**EXERCISE DIRECTIONS:**
Give every entry again, exactly as it stands.

Items listed in a dataset

▬▬▬

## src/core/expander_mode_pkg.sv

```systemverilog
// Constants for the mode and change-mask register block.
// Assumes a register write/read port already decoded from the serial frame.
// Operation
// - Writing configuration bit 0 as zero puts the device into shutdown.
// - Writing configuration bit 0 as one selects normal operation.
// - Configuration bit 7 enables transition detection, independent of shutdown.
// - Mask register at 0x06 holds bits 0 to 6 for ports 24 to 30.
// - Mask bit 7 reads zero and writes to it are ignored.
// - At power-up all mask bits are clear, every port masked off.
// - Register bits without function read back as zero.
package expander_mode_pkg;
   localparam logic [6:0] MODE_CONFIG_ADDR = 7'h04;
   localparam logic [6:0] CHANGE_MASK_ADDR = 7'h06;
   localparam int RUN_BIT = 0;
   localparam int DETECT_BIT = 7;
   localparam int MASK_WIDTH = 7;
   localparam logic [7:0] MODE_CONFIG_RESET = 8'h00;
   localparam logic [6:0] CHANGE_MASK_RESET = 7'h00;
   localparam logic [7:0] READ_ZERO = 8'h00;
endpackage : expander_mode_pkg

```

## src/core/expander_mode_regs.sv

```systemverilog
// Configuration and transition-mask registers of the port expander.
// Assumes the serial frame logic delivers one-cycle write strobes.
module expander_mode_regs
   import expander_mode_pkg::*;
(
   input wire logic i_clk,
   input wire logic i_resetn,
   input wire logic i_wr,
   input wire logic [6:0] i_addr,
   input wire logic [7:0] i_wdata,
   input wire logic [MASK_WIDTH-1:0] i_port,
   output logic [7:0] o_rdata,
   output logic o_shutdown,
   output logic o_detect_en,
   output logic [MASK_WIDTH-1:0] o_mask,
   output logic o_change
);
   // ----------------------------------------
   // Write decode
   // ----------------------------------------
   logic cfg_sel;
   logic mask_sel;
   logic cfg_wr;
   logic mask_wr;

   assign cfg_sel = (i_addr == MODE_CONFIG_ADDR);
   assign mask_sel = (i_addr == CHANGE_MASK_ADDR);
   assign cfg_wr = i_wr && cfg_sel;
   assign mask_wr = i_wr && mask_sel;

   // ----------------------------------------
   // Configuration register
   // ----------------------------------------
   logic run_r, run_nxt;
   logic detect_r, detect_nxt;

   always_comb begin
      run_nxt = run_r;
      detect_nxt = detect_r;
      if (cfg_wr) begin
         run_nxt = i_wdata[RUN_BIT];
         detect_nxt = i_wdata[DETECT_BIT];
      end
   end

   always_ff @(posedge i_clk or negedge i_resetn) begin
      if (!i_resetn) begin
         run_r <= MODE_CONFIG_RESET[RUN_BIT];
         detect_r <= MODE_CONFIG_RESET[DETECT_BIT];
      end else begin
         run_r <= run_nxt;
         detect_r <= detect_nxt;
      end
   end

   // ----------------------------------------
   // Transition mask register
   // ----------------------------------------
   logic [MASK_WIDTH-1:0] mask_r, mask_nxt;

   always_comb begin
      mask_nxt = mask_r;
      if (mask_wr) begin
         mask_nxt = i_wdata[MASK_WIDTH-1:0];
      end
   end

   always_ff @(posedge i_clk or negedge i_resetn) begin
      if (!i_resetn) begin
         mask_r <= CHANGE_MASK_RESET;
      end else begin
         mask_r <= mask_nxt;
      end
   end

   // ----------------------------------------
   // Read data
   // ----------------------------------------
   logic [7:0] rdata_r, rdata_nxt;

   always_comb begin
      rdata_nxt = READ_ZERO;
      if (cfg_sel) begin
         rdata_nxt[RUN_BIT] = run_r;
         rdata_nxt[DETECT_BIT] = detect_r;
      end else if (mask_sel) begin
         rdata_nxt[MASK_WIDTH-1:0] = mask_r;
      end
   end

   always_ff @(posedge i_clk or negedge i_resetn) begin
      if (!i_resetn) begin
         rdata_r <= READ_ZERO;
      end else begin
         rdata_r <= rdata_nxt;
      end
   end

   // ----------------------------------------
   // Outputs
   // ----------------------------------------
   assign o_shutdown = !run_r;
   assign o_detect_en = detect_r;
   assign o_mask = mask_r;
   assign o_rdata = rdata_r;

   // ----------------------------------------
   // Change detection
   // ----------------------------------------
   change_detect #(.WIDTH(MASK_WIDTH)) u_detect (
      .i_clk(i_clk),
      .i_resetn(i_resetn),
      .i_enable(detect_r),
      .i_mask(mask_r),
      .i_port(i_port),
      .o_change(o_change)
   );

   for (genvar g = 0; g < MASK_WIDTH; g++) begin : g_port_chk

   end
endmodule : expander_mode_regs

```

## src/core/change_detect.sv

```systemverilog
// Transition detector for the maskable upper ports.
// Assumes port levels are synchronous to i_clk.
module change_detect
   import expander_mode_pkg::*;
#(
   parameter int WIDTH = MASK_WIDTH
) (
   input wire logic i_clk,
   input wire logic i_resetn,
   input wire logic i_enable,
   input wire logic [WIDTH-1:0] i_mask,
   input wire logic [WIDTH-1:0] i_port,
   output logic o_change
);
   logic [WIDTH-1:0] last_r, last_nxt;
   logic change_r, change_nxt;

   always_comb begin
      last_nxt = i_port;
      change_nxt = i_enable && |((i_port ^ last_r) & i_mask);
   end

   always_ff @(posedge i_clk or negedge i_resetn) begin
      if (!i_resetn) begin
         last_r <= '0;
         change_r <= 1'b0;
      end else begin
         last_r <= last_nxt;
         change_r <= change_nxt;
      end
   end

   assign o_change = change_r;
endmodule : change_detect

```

▬▬▬

**SOLUTION:**
## src/core/expander_mode_pkg.sv

```systemverilog
// Constants for the mode and change-mask register block.
// Assumes a register write/read port already decoded from the serial frame.
// Operation
// - Writing configuration bit 0 as zero puts the device into shutdown.
// - Writing configuration bit 0 as one selects normal operation.
// - Configuration bit 7 enables transition detection, independent of shutdown.
// - Mask register at 0x06 holds bits 0 to 6 for ports 24 to 30.
// - Mask bit 7 reads zero and writes to it are ignored.
// - At power-up all mask bits are clear, every port masked off.
// - Register bits without function read back as zero.
package expander_mode_pkg;
   localparam logic [6:0] MODE_CONFIG_ADDR = 7'h04;
   localparam logic [6:0] CHANGE_MASK_ADDR = 7'h06;
   localparam int RUN_BIT = 0;
   localparam int DETECT_BIT = 7;
   localparam int MASK_WIDTH = 7;
   localparam logic [7:0] MODE_CONFIG_RESET = 8'h00;
   localparam logic [6:0] CHANGE_MASK_RESET = 7'h00;
   localparam logic [7:0] READ_ZERO = 8'h00;
endpackage : expander_mode_pkg

```

## src/core/expander_mode_regs.sv

```systemverilog
// Configuration and transition-mask registers of the port expander.
// Assumes the serial frame logic delivers one-cycle write strobes.
module expander_mode_regs
   import expander_mode_pkg::*;
(
   input wire logic i_clk,
   input wire logic i_resetn,
   input wire logic i_wr,
   input wire logic [6:0] i_addr,
   input wire logic [7:0] i_wdata,
   input wire logic [MASK_WIDTH-1:0] i_port,
   output logic [7:0] o_rdata,
   output logic o_shutdown,
   output logic o_detect_en,
   output logic [MASK_WIDTH-1:0] o_mask,
   output logic o_change
);
   // ----------------------------------------
   // Write decode
   // ----------------------------------------
   logic cfg_sel;
   logic mask_sel;
   logic cfg_wr;
   logic mask_wr;

   assign cfg_sel = (i_addr == MODE_CONFIG_ADDR);
   assign mask_sel = (i_addr == CHANGE_MASK_ADDR);
   assign cfg_wr = i_wr && cfg_sel;
   assign mask_wr = i_wr && mask_sel;

   // ----------------------------------------
   // Configuration register
   // ----------------------------------------
   logic run_r, run_nxt;
   logic detect_r, detect_nxt;

   always_comb begin
      run_nxt = run_r;
      detect_nxt = detect_r;
      if (cfg_wr) begin
         run_nxt = i_wdata[RUN_BIT];
         detect_nxt = i_wdata[DETECT_BIT];
      end
   end

   always_ff @(posedge i_clk or negedge i_resetn) begin
      if (!i_resetn) begin
         run_r <= MODE_CONFIG_RESET[RUN_BIT];
         detect_r <= MODE_CONFIG_RESET[DETECT_BIT];
      end else begin
         run_r <= run_nxt;
         detect_r <= detect_nxt;
      end
   end

   // ----------------------------------------
   // Transition mask register
   // ----------------------------------------
   logic [MASK_WIDTH-1:0] mask_r, mask_nxt;

   always_comb begin
      mask_nxt = mask_r;
      if (mask_wr) begin
         mask_nxt = i_wdata[MASK_WIDTH-1:0];
      end
   end

   always_ff @(posedge i_clk or negedge i_resetn) begin
      if (!i_resetn) begin
         mask_r <= CHANGE_MASK_RESET;
      end else begin
         mask_r <= mask_nxt;
      end
   end

   // ----------------------------------------
   // Read data
   // ----------------------------------------
   logic [7:0] rdata_r, rdata_nxt;

   always_comb begin
      rdata_nxt = READ_ZERO;
      if (cfg_sel) begin
         rdata_nxt[RUN_BIT] = run_r;
         rdata_nxt[DETECT_BIT] = detect_r;
      end else if (mask_sel) begin
         rdata_nxt[MASK_WIDTH-1:0] = mask_r;
      end
   end

   always_ff @(posedge i_clk or negedge i_resetn) begin
      if (!i_resetn) begin
         rdata_r <= READ_ZERO;
      end else begin
         rdata_r <= rdata_nxt;
      end
   end

   // ----------------------------------------
   // Outputs
   // ----------------------------------------
   assign o_shutdown = !run_r;
   assign o_detect_en = detect_r;
   assign o_mask = mask_r;
   assign o_rdata = rdata_r;

   // ----------------------------------------
   // Change detection
   // ----------------------------------------
   change_detect #(.WIDTH(MASK_WIDTH)) u_detect (
      .i_clk(i_clk),
      .i_resetn(i_resetn),
      .i_enable(detect_r),
      .i_mask(mask_r),
      .i_port(i_port),
      .o_change(o_change)
   );

   for (genvar g = 0; g < MASK_WIDTH; g++) begin : g_port_chk

   end
endmodule : expander_mode_regs

```

## src/core/change_detect.sv

```systemverilog
// Transition detector for the maskable upper ports.
// Assumes port levels are synchronous to i_clk.
module change_detect
   import expander_mode_pkg::*;
#(
   parameter int WIDTH = MASK_WIDTH
) (
   input wire logic i_clk,
   input wire logic i_resetn,
   input wire logic i_enable,
   input wire logic [WIDTH-1:0] i_mask,
   input wire logic [WIDTH-1:0] i_port,
   output logic o_change
);
   logic [WIDTH-1:0] last_r, last_nxt;
   logic change_r, change_nxt;

   always_comb begin
      last_nxt = i_port;
      change_nxt = i_enable && |((i_port ^ last_r) & i_mask);
   end

   always_ff @(posedge i_clk or negedge i_resetn) begin
      if (!i_resetn) begin
         last_r <= '0;
         change_r <= 1'b0;
      end else begin
         last_r <= last_nxt;
         change_r <= change_nxt;
      end
   end

   assign o_change = change_r;
endmodule : change_detect

```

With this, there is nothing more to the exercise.